Do ich zakupów niewątpliwie zachęcają działania zarządu. Jego członkowie co jakiś czas informują o kolejnych zakupach papierów przewoźnika. I tak w ostatni poniedziałek 1 tys. akcji, po kursie wynoszącym 17,88 zł, kupił Marcin Wojewódka, p.o. prezesa PKP Cargo. Tego samego dnia 5 tys. walorów, ale po średniej cenie 18,14 zł, nabyła Monika Starecka, p.o. członka zarządu ds. finansowych.

Czytaj więcej

Energetyka oferuje zatrudnienie pracownikom PKP Cargo

Rozwiązanie paktu

Równie ważnym czynnikiem wpływającym na notowania jest konsekwencja jej kierownictwa w działaniach naprawczych. W tym kontekście należy zwrócić uwagę chociażby na rozwiązanie z dniem 17 sierpnia tzw. paktu gwarancji pracowniczych.

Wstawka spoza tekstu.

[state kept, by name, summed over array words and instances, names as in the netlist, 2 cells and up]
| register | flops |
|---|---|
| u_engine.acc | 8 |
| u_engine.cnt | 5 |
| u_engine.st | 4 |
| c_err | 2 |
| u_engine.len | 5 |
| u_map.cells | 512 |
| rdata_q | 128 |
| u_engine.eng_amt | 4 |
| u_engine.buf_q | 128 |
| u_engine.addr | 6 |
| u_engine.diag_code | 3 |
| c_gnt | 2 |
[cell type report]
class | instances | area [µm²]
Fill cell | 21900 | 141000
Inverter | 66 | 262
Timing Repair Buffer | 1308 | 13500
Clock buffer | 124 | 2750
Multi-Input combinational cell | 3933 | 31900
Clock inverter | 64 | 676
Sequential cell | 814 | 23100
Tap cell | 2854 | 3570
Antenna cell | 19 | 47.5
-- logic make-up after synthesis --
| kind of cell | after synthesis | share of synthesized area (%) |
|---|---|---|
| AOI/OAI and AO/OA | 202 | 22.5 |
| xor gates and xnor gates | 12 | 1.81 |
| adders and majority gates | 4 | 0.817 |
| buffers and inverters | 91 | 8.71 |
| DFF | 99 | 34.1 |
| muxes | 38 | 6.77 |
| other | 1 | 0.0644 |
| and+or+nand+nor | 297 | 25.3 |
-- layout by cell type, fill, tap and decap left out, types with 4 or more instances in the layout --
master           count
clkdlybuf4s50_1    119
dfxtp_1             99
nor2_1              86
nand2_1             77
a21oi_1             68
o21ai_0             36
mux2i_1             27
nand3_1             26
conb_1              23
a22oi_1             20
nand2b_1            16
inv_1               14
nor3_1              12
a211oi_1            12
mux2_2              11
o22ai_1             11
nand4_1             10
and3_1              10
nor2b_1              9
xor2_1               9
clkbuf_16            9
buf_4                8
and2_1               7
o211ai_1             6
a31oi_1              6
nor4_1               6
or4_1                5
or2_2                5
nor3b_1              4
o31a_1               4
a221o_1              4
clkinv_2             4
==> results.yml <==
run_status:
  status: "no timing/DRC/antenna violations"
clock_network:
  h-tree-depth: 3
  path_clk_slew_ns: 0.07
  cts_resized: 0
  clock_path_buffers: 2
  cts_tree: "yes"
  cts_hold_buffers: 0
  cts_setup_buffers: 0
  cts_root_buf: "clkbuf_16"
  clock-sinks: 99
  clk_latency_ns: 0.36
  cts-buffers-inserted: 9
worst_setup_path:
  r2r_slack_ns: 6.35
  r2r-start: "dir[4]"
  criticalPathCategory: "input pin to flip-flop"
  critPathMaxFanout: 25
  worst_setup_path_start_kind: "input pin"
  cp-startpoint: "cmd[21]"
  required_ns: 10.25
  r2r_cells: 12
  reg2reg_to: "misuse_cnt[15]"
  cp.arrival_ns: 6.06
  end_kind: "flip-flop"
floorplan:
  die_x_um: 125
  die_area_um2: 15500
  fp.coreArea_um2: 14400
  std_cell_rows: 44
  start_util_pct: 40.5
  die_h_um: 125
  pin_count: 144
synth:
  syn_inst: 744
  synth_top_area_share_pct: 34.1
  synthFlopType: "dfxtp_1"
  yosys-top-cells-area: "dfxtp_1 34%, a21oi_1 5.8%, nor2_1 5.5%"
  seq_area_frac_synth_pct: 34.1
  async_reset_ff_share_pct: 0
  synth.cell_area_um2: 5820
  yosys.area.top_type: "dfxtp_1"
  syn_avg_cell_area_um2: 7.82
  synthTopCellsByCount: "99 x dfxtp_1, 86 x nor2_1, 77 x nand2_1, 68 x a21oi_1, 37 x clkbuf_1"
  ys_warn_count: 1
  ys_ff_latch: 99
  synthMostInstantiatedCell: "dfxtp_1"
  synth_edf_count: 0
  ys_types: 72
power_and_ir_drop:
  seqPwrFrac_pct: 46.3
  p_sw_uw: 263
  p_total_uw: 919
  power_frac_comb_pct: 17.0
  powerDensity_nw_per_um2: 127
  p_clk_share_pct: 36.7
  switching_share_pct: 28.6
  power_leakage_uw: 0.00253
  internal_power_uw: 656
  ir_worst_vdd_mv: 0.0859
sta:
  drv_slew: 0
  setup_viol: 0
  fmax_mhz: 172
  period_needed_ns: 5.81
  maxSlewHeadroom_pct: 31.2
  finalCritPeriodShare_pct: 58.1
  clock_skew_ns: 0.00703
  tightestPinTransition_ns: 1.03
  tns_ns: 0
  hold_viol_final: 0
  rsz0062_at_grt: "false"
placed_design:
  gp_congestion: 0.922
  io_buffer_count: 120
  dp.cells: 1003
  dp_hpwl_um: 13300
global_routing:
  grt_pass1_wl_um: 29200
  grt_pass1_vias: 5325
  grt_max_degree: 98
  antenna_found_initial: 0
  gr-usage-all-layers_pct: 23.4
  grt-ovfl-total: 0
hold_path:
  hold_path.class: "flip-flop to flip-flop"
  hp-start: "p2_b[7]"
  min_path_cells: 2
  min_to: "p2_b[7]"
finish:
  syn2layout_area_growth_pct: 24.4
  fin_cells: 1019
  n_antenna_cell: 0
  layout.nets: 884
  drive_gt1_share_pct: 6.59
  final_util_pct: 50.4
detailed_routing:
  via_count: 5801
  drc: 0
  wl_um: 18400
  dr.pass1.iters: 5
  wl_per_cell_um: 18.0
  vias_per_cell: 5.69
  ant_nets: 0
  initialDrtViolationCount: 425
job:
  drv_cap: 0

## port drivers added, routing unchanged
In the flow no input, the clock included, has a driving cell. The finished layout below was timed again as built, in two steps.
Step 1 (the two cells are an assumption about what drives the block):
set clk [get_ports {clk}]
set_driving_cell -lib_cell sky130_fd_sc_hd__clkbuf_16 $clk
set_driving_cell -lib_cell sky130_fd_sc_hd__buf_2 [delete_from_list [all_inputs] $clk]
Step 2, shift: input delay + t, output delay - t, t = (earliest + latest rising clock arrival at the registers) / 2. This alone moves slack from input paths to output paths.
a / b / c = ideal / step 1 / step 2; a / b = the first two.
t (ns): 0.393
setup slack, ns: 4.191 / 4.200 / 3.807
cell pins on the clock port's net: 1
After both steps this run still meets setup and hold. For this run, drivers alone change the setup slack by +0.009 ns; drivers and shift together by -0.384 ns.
What follows belongs to an exercise in optimizing a design on an open flow for small area; a production flow would make more cautious choices.
The RTL was checked by simulation tests, not by an equivalence proof against the original design.

==> inputs of job 7367 <==
==> flow/design.v (excerpt) <==
module tomasulo_alu_cluster (
    input  wire        clk,
    input  wire        rst,
    input  wire        flush,
    input  wire        iss_valid,
    output wire        iss_ready,
    input  wire [4:0]  iss_op,
    input  wire        iss_j_tag,
    input  wire [31:0] iss_j,
    input  wire        iss_k_tag,
    input  wire [31:0] iss_k,
    input  wire [7:0]  iss_rob,
    input  wire        ext_valid,
    input  wire [7:0]  ext_rob,
    input  wire [31:0] ext_value,
    output wire        wb0_valid,
    output wire [7:0]  wb0_rob,
    output wire [31:0] wb0_value,
    output wire        wb1_valid,
    output wire [7:0]  wb1_rob,
    output wire [31:0] wb1_value
);
    localparam [3:0] C_ZERO = 4'b0000, C_AND = 4'b0001, C_OR  = 4'b0010,
                     C_XOR  = 4'b0011, C_SLL = 4'b0100, C_SRL = 4'b0101,
                     C_CMP  = 4'b0110, C_LT  = 4'b0111, C_MV  = 4'b1100,
                     C_ADD  = 4'b1000, C_SUB = 4'b1001, C_MUL = 4'b1010,
                     C_DIV  = 4'b1011;
    reg [3:0] iss_cls;
    always @* begin
        case (iss_op)
            5'd1, 5'd2:   iss_cls = C_ADD;
            5'd3:         iss_cls = C_SUB;
            5'd4:         iss_cls = C_MUL;
            5'd5:         iss_cls = C_DIV;
            5'd6, 5'd7:   iss_cls = C_AND;
            5'd8, 5'd9:   iss_cls = C_OR;
            5'd10:        iss_cls = C_XOR;
            5'd11, 5'd12: iss_cls = C_SLL;
            5'd13, 5'd14: iss_cls = C_SRL;
            5'd15:        iss_cls = C_CMP;
            5'd16:        iss_cls = C_LT;
            5'd17, 5'd18: iss_cls = C_MV;
            default:      iss_cls = C_ZERO;
        endcase
    end
    reg [3:0]  s_valid, s_inuse, s_jt, s_kt;
    reg [3:0]  s_jp, s_kp;      
    reg [3:0]  s_cls [0:3];
  ...
Settings: LEC_CHECK=0, CAP_MARGIN=20, CORE_MARGIN=2, CORE_UTILIZATION=40, SLEW_MARGIN=20; clock period 15.0 ns.
run.sh (not shown) runs the stock make flow with config.mk's settings and CLKGATE_MAP_FILE= SYNTH_SCRIPT=/design/flow/synth_recipe.tcl, a recipe that flattens the netlist after the stock synthesis.
==> job 8358: changes against job 7367 <==
--- a/flow/design.v
+++ b/flow/design.v
@@ -66,41 +66,37 @@
     assign wb0_rob   = urob[0];
     assign wb0_value = res[0];
     assign wb1_valid = cdbv[1] && live;
     assign wb1_rob   = urob[1];
     assign wb1_value = res[1];
-    reg [3:0]  w_valid, w_jt, w_kt, e_j, e_k, j0, j1, k0, k1;
+    reg [3:0]  w_valid, w_jt, w_kt, e_j, e_k;
     reg [31:0] w_j [0:3];
     reg [31:0] w_k [0:3];
     integer s;
     always @* begin
         for (s = 0; s < 4; s = s + 1) begin
             w_jt[s] = s_jt[s];
             w_j[s]  = s_j[s];
             w_kt[s] = s_kt[s];
             w_k[s]  = s_k[s];
             e_j[s] = 1'b0;
-            j0[s] = 1'b0;
-            j1[s] = 1'b0;
             e_k[s] = 1'b0;
-            k0[s] = 1'b0;
-            k1[s] = 1'b0;
             if (s_jp[s]) begin
                 w_jt[s] = 1'b0;
             end else if (cdbv[0] && s_jt[s] && s_j[s][7:0] == urob[0]) begin
-                w_jt[s] = 1'b0; w_j[s] = res[0]; j0[s] = 1'b1;
+                w_jt[s] = 1'b0; w_j[s] = res[0];
             end else if (cdbv[1] && s_jt[s] && s_j[s][7:0] == urob[1]) begin
-                w_jt[s] = 1'b0; w_j[s] = res[1]; j1[s] = 1'b1;
+                w_jt[s] = 1'b0; w_j[s] = res[1];
             end else if (ext_valid && s_jt[s] && s_j[s][7:0] == ext_rob) begin
                 e_j[s] = 1'b1; w_j[s] = ext_value;
             end
             if (s_kp[s]) begin
                 w_kt[s] = 1'b0;
             end else if (cdbv[0] && s_kt[s] && s_k[s][7:0] == urob[0]) begin
-                w_kt[s] = 1'b0; w_k[s] = res[0]; k0[s] = 1'b1;
+                w_kt[s] = 1'b0; w_k[s] = res[0];
             end else if (cdbv[1] && s_kt[s] && s_k[s][7:0] == urob[1]) begin
-                w_kt[s] = 1'b0; w_k[s] = res[1]; k1[s] = 1'b1;
+                w_kt[s] = 1'b0; w_k[s] = res[1];
             end else if (ext_valid && s_kt[s] && s_k[s][7:0] == ext_rob) begin
                 e_k[s] = 1'b1; w_k[s] = ext_value;
             end
             w_valid[s] = s_valid[s] && live &&
                          !(cdbv[0] && slot_r[0] == s[1:0]) &&
@@ -176,19 +172,22 @@
                     default:      tt = 4'b0000;
                 endcase
             end
             wire [31:0] lg = ({32{tt[0]}} & ~a & ~b) | ({32{tt[1]}} & ~a & b) |
                              ({32{tt[2]}} & a & ~b)  | ({32{tt[3]}} & a & b);
-            wire iscmp = (k == C_CMP);
-            wire r_lg  = (k == C_AND) || (k == C_OR) || (k == C_XOR) || (k == C_MV);
-            wire r_sl  = (k == C_SLL);
-            wire r_sr  = (k == C_SRL);
-            wire r_add = (k == C_ADD) || (k == C_SUB);
-            wire r_md  = (k == C_MUL) || (k == C_DIV);
-            wire r_b0  = (iscmp && ~|lg) || ((k == C_LT) && lt);
-            wire [31:0] r = ({32{r_lg}} & lg) | ({32{r_sl}} & shr_rev) | ({32{r_sr}} & shr) |
-                            ({32{r_add}} & sum) | ({32{r_md}} & R[u][31:0]) | {31'd0, r_b0};
+            reg [31:0] r;
+            always @* begin
+                case (k)
+                    C_SLL:   r = shr_rev;
+                    C_SRL:   r = shr;
+                    C_CMP:   r = {31'd0, ~|lg};
+                    C_LT:    r = {31'd0, lt};
+                    C_ADD, C_SUB: r = sum;
+                    C_MUL, C_DIV: r = R[u][31:0];
+                    default: r = lg;
+                endcase
+            end
             assign res[u] = r;
             wire [31:0] dx  = b ^ {32{!sb}};
             wire        dci = !sb;
             reg  [32:0] rr;
             reg  [30:0] qq;
@@ -205,13 +204,10 @@
                     qq = t[32] ? t[30:0] : x[30:0];
                     rr = {rr[31:0], t[32] ^ flag[u]};
                 end
             end
             wire bz = (b == 32'd0);
-            wire rm = busy[u] && k == C_MUL && u_g[u];
-            wire rp = busy[u] && isdiv && pre;
-            wire rs = busy[u] && isdiv && !pre && cnt[u] != 4'd1;
             always @(posedge clk) begin
                 if (rst || flush) begin
                     busy[u] <= 1'b0;
                 end else if (busy[u]) begin
                     cnt[u] <= cnt[u] - 4'd1;
@@ -225,19 +221,25 @@
                 if (!busy[u] && u_claim[u]) begin
                     slot_r[u] <= u_sel[u];
                     ucls[u]   <= kc;
                 end
                 cdbv[u] <= !rst && live && ((busy[u] && cnt[u] == 4'd1) || (u_claim[u] && lat1));
-                if (rm)
-                    flag[u] <= 1'b1;
-                if (rp)
-                    flag[u] <= inv || bz;
-                if (rm || rp || rs)
-                    R[u] <= ({33{rm}} & {1'b0, prod}) | ({33{rp}} & {1'b0, dvd}) |
-                            ({33{rs}} & rr);
-                if (rp || rs)
-                    Q[u] <= {31{rs}} & qq;
+                if (busy[u]) begin
+                    if (k == C_MUL) begin
+                        if (u_g[u]) begin
+                            R[u]    <= {1'b0, prod};
+                            flag[u] <= 1'b1;
+                        end
+                    end else if (cnt[u] == 4'd13) begin
+                        R[u]    <= {1'b0, dvd};
+                        Q[u]    <= 31'd0;
+                        flag[u] <= inv || bz;
+                    end else if (cnt[u] != 4'd1) begin
+                        R[u] <= rr;
+                        Q[u] <= qq;
+                    end
+                end
             end
         end
     endgenerate
     wire       free_found = !(&w_valid);
     wire [1:0] free_slot  = !w_valid[0] ? 2'd0 : !w_valid[1] ? 2'd1 :
@@ -248,47 +250,33 @@
     wire iss_ke = ext_valid && live && iss_k_tag && iss_k[7:0] == ext_rob;
     always @(posedge clk) begin
         for (s = 0; s < 4; s = s + 1) begin
             s_jt[s] <= w_jt[s];
             s_jp[s] <= e_j[s];
+            s_j[s]  <= w_j[s];
             s_kt[s] <= w_kt[s];
             s_kp[s] <= e_k[s];
+            s_k[s]  <= w_k[s];
             s_valid[s] <= w_valid[s];
             if ((c0 && sel0 == s[1:0]) || (c1 && sel1 == s[1:0]))
                 s_inuse[s] <= 1'b1;
             if (do_issue && free_slot == s[1:0]) begin
                 s_valid[s] <= 1'b1;
                 s_inuse[s] <= 1'b0;
                 s_cls[s]   <= iss_cls;
                 s_jt[s]    <= iss_j_tag;
                 s_jp[s]    <= iss_je;
+                s_j[s]     <= iss_je ? ext_value : iss_j;
                 s_kt[s]    <= iss_k_tag;
                 s_kp[s]    <= iss_ke;
+                s_k[s]     <= iss_ke ? ext_value : iss_k;
                 s_rob[s]   <= iss_rob;
             end
             if (rst)
                 s_valid[s] <= 1'b0;
         end
     end
-    genvar g;
-    generate
-        for (g = 0; g < 4; g = g + 1) begin : opv
-            wire ih  = do_issue && free_slot == g;
-            wire jsi = ih && !iss_je, jse = ih ? iss_je : e_j[g];
-            wire js0 = !ih && j0[g], js1 = !ih && j1[g];
-            wire ksi = ih && !iss_ke, kse = ih ? iss_ke : e_k[g];
-            wire ks0 = !ih && k0[g], ks1 = !ih && k1[g];
-            always @(posedge clk) begin
-                if (jsi || jse || js0 || js1)
-                    s_j[g] <= ({32{jsi}} & iss_j) | ({32{jse}} & ext_value) |
-                              ({32{js0}} & res[0]) | ({32{js1}} & res[1]);
-                if (ksi || kse || ks0 || ks1)
-                    s_k[g] <= ({32{ksi}} & iss_k) | ({32{kse}} & ext_value) |
-                              ({32{ks0}} & res[0]) | ({32{ks1}} & res[1]);
-            end
-        end
-    endgenerate
 endmodule
 module tac_mul32lo (input [31:0] a, input [31:0] b, output [31:0] p);
     wire [32:0] bb = {b, 1'b0};
     wire [31:0] pp [0:15];
     wire [15:0] ng;
==> flow_summary.ini <==
[worst_setup_path]
reg2reg_setup_slack_ps = 970

[status]
outcome = finished clean

[placement]
placed_cells_incl_taps = 9961
dpl.hpwl_um = 245000

[layout]
layout.nets = 8422
nonClockInverterCount = 306
area_growth_pct = 9.05
-- figures above: job 7367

To umowa zawarta 2 września 2013 r. pomiędzy PKP Cargo a działającymi w spółce organizacjami związkowymi, która przez ponad dziesięć lat zabezpieczała interesy pracowników w związku z wejściem na GPW. Wprawdzie samo wypowiedzenie „paktu gwarancji pracowniczych” nie wpływa na warunki zatrudnienia, ale niewątpliwie pomoże przeprowadzić niezbędne cięcia kosztów.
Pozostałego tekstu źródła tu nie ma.